= ASSIGNED TASK =
Which of the lines in the data below contain the string "cells"? Copy each of them.

[Stored data]

// comm_top
module comm_top(
  input wire sys_clk,
  input wire sys_clk_rst,
  input wire rst,
  input wire bit_in, 
  output wire bit_out, 
  output wire [7:0] data_trans, 
  output wire [7:0] data_recev 
);
  wire [15:0] en_hamming_code; 
  wire [13:0] de_hamming_code; 
Tx_top my_Tx_top(
  .sys_clk(sys_clk),
  .sys_clk_rst(sys_clk_rst),
  .rst(rst),
  .data_out(data_trans), 
  .hammingcode(en_hamming_code),
  .fsk_out(bit_out) 
);
Rx_top my_Rx_top(
  .sys_clk(sys_clk),
  .sys_clk_rst(sys_clk_rst),
  .rst(rst),
  .bit_in(bit_in), 
  .hammingcode(de_hamming_code),
  .sig_out(data_recev) 
);
endmodule
For scale: about 150 flip-flops.
Settings: LEC_CHECK=0, CAP_MARGIN=5, CORE_ASPECT_RATIO=0.5, CORE_MARGIN=5, CORE_UTILIZATION=59, CTS_CLUSTER_DIAMETER=324, CTS_CLUSTER_SIZE=98, PLACE_DENSITY=0.35, SLEW_MARGIN=0, TNS_END_PERCENT=30; clock period 10.0 ns.
run.sh (not shown) runs the stock make flow with config.mk's settings and CLKGATE_MAP_FILE=.
The first run ran to the end with no violations.
==> next run, changes <==
--- a/flow/config.mk
+++ b/flow/config.mk
@@ -7,5 +7,5 @@
 export LEC_CHECK = 0
-export CAP_MARGIN = 5
+export CAP_MARGIN = 20
 export CORE_ASPECT_RATIO = 0.5
-export CORE_MARGIN = 5
+export CORE_MARGIN = 8
 export CORE_UTILIZATION = 59
@@ -14,3 +14,4 @@
 export PLACE_DENSITY = 0.35
-export SLEW_MARGIN = 0
+export SETUP_SLACK_MARGIN = 2.76
+export SLEW_MARGIN = 5
 export TNS_END_PERCENT = 30
Outcome:
- The new run finished clean
- first-iteration DRC count climbs by 6.7%
- setup slack gets worse by 0.062 ns
- final area climbs by 0.41%
- power climbs by 0.92%
- critical path depth climbs by 1
==> next run, changes <==
==> flow/config.mk (replaced) <==
export PLATFORM = sky130hd
export DESIGN_NAME = comm_top
export DESIGN_NICKNAME = comm_top
export VERILOG_FILES = /design/flow/design.v
export SDC_FILE = /design/flow/constraint.sdc
export NUM_CORES = 4
export LEC_CHECK = 0
export CAP_MARGIN = 20
export CELL_PAD_IN_SITES_GLOBAL_PLACEMENT = 3
export CORE_MARGIN = 2
export CORE_UTILIZATION = 23
export CTS_CLUSTER_DIAMETER = 291
export SLEW_MARGIN = 20
export TNS_END_PERCENT = 85
Outcome:
- worst setup slack loses 0.10 ns
- die area is higher by about 100%
- fmax fell by 2.5%
==> next run, changes <==
--- a/flow/config.mk
+++ b/flow/config.mk
@@ -8,7 +8,7 @@
 export CAP_MARGIN = 20
-export CELL_PAD_IN_SITES_GLOBAL_PLACEMENT = 3
 export CORE_MARGIN = 2
-export CORE_UTILIZATION = 23
-export CTS_CLUSTER_DIAMETER = 291
+export CORE_UTILIZATION = 40
+export CTS_CLUSTER_DIAMETER = 388
+export CTS_CLUSTER_SIZE = 98
+export SETUP_SLACK_MARGIN = 3.0
 export SLEW_MARGIN = 20
-export TNS_END_PERCENT = 85
Result:
- The changed run produced a clean layout
- clock skew stays flat
- wire length drops by 17%
- clock-buffer cell count climbs by 1
==> next run, changes <==
==> flow/config.mk (replaced) <==
export PLATFORM = sky130hd
export DESIGN_NAME = comm_top
export DESIGN_NICKNAME = comm_top
export VERILOG_FILES = /design/flow/design.v
export SDC_FILE = /design/flow/constraint.sdc
export NUM_CORES = 4
export LEC_CHECK = 0
export CAP_MARGIN = 0
export CORE_ASPECT_RATIO = 0.5
export CORE_MARGIN = 5
export CORE_UTILIZATION = 59
export CTS_CLUSTER_DIAMETER = 324
export CTS_CLUSTER_SIZE = 98
export PLACE_DENSITY = 0.35
export SETUP_SLACK_MARGIN = 1.98
export SLEW_MARGIN = 40
export TNS_END_PERCENT = 30
The changed run completed with no timing, DRC or antenna violations; setup slack improves by 0.088 ns; clock power increases by 6.8%; maximum frequency increases by 2.2%; cell area fell by about 0.7%; die area is lower by about 24%; wire length is lower by 1.7%; flip-flop count is unchanged; first-iteration DRC count drops by 17%.

Setup of run 1:
comm_top again, from the RTL that the note above started with.
clock: 2.66 ns
lec_check: 0
abc_area: 1
cap_margin: 20
core_margin: 2
core_utilization: 72
cts_cluster_diameter: 400
cts_cluster_size: 98
slew_margin: 20
In run 1 the implementation completed, yet the final layout does not meet the checks, the culprit being setup timing.
Inputs modified between run 1 and run 2:
# run 1
export LEC_CHECK = 0
export ABC_AREA = 1
export CAP_MARGIN = 20
export CORE_MARGIN = 2
export CORE_UTILIZATION = 72
export CTS_CLUSTER_DIAMETER = 400
export CTS_CLUSTER_SIZE = 98
export SLEW_MARGIN = 20
create_clock -name core_clock -period 2.66 [get_ports {sys_clk}]
# run 2
export LEC_CHECK = 0
export CAP_MARGIN = 20
export CORE_MARGIN = 2
export CORE_UTILIZATION = 72
export CTS_CLUSTER_DIAMETER = 202
export SETUP_SLACK_MARGIN = -0.2
export SLEW_MARGIN = 20
create_clock -name core_clock -period 3.07 [get_ports {sys_clk}]
## What came out
The flow for run 2 finished, though final verification flagged setup timing.
Comparing run 2 and run 1, the lower layout overhead on the synthesized area was measured on run 2.
Against run 1, count of clock-buffer cells in the layout in run 2 fell by a little under 10%.
In run 2 the transition time at the pin with the least slew margin turned out 0.45 ns higher than in run 1.
Compared with run 1, in run 2 final critical-path setup slack has increased; chip area has decreased; part of the cycle the worst path needs has decreased; sequential share of power has remained practically unchanged.
Taking run 1 as the reference point, the logic share of the area of run 2 rises by 3.1 points.
Run comparison: run 1 end point of the critical path my_Rx_top.my_S2P.temp_reg[4]; run 2 end point of the critical path my_Rx_top.my_S2P.temp_reg[12]
Setup slack at placement in run 2 is 0.11 ns above run 1.
On area of all placed cells without fillers: run 2 sits below run 1.
Input-level comparison between run 3 and run 2:
# run 2
export LEC_CHECK = 0
export CAP_MARGIN = 20
export CORE_MARGIN = 2
export CORE_UTILIZATION = 72
export CTS_CLUSTER_DIAMETER = 202
export SETUP_SLACK_MARGIN = -0.2
export SLEW_MARGIN = 20
create_clock -name core_clock -period 3.07 [get_ports {sys_clk}]
# run 3
export LEC_CHECK = 0
export CAP_MARGIN = 20
export CORE_MARGIN = 2
export CORE_UTILIZATION = 66
export SETUP_SLACK_MARGIN = 1.67
export SLEW_MARGIN = 20
create_clock -name core_clock -period 5.92 [get_ports {sys_clk}]
Notes after the runs:
Run 3: full flow OK, the timing, design-rule and antenna checks passed. First-iteration DRC count went down by more than a quarter going from run 2 to run 3. Run 3 vs. run 2: multi-input logic area has decreased; final critical delay including setup and external delays now sits higher. Between run 2 and run 3, the die area is lower for run 2. Per the comparison of run 3 with run 2, buffer share of cell area now smaller, count of cells along the worst register-to-register path now smaller, flop share of the area now larger.
Here is what was changed in the inputs of run 4 compared with run 3.
# run 3
export LEC_CHECK = 0
export CAP_MARGIN = 20
export CORE_MARGIN = 2
export CORE_UTILIZATION = 66
export SETUP_SLACK_MARGIN = 1.67
export SLEW_MARGIN = 20
create_clock -name core_clock -period 5.92 [get_ports {sys_clk}]
# run 4
export LEC_CHECK = 0
export CAP_MARGIN = 20
export CORE_MARGIN = 2
export CORE_UTILIZATION = 40
export SLEW_MARGIN = 20
create_clock -name core_clock -period 2.51 [get_ports {sys_clk}]
==> comparison <==
The run with more setup slack is run 3; run 4 has less. Count of nets after finishing up about 10% in run 4 wrt run 3. Taking run 3 as 1.0, run 4 lands at 0.853 on post-detailed-route wirelength per cell. Run 4: all stages done; final checks FAILED (setup timing). Looking only at total non-filler cell area in the finished layout, and setting everything else aside, the higher value of run 3 and run 4 goes to run 4. Relative to run 3, the non-clock buffer count of run 4 is higher by 88.
Power figures rest on the tool's default switching activity, not on a simulated workload.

= WRITTEN RESPONSE =
Against run 1, count of clock-buffer cells in the layout in run 2 fell by a little under 10%.
On area of all placed cells without fillers: run 2 sits below run 1.
Run 3: full flow OK, the timing, design-rule and antenna checks passed. First-iteration DRC count went down by more than a quarter going from run 2 to run 3. Run 3 vs. run 2: multi-input logic area has decreased; final critical delay including setup and external delays now sits higher. Between run 2 and run 3, the die area is lower for run 2. Per the comparison of run 3 with run 2, buffer share of cell area now smaller, count of cells along the worst register-to-register path now smaller, flop share of the area now larger.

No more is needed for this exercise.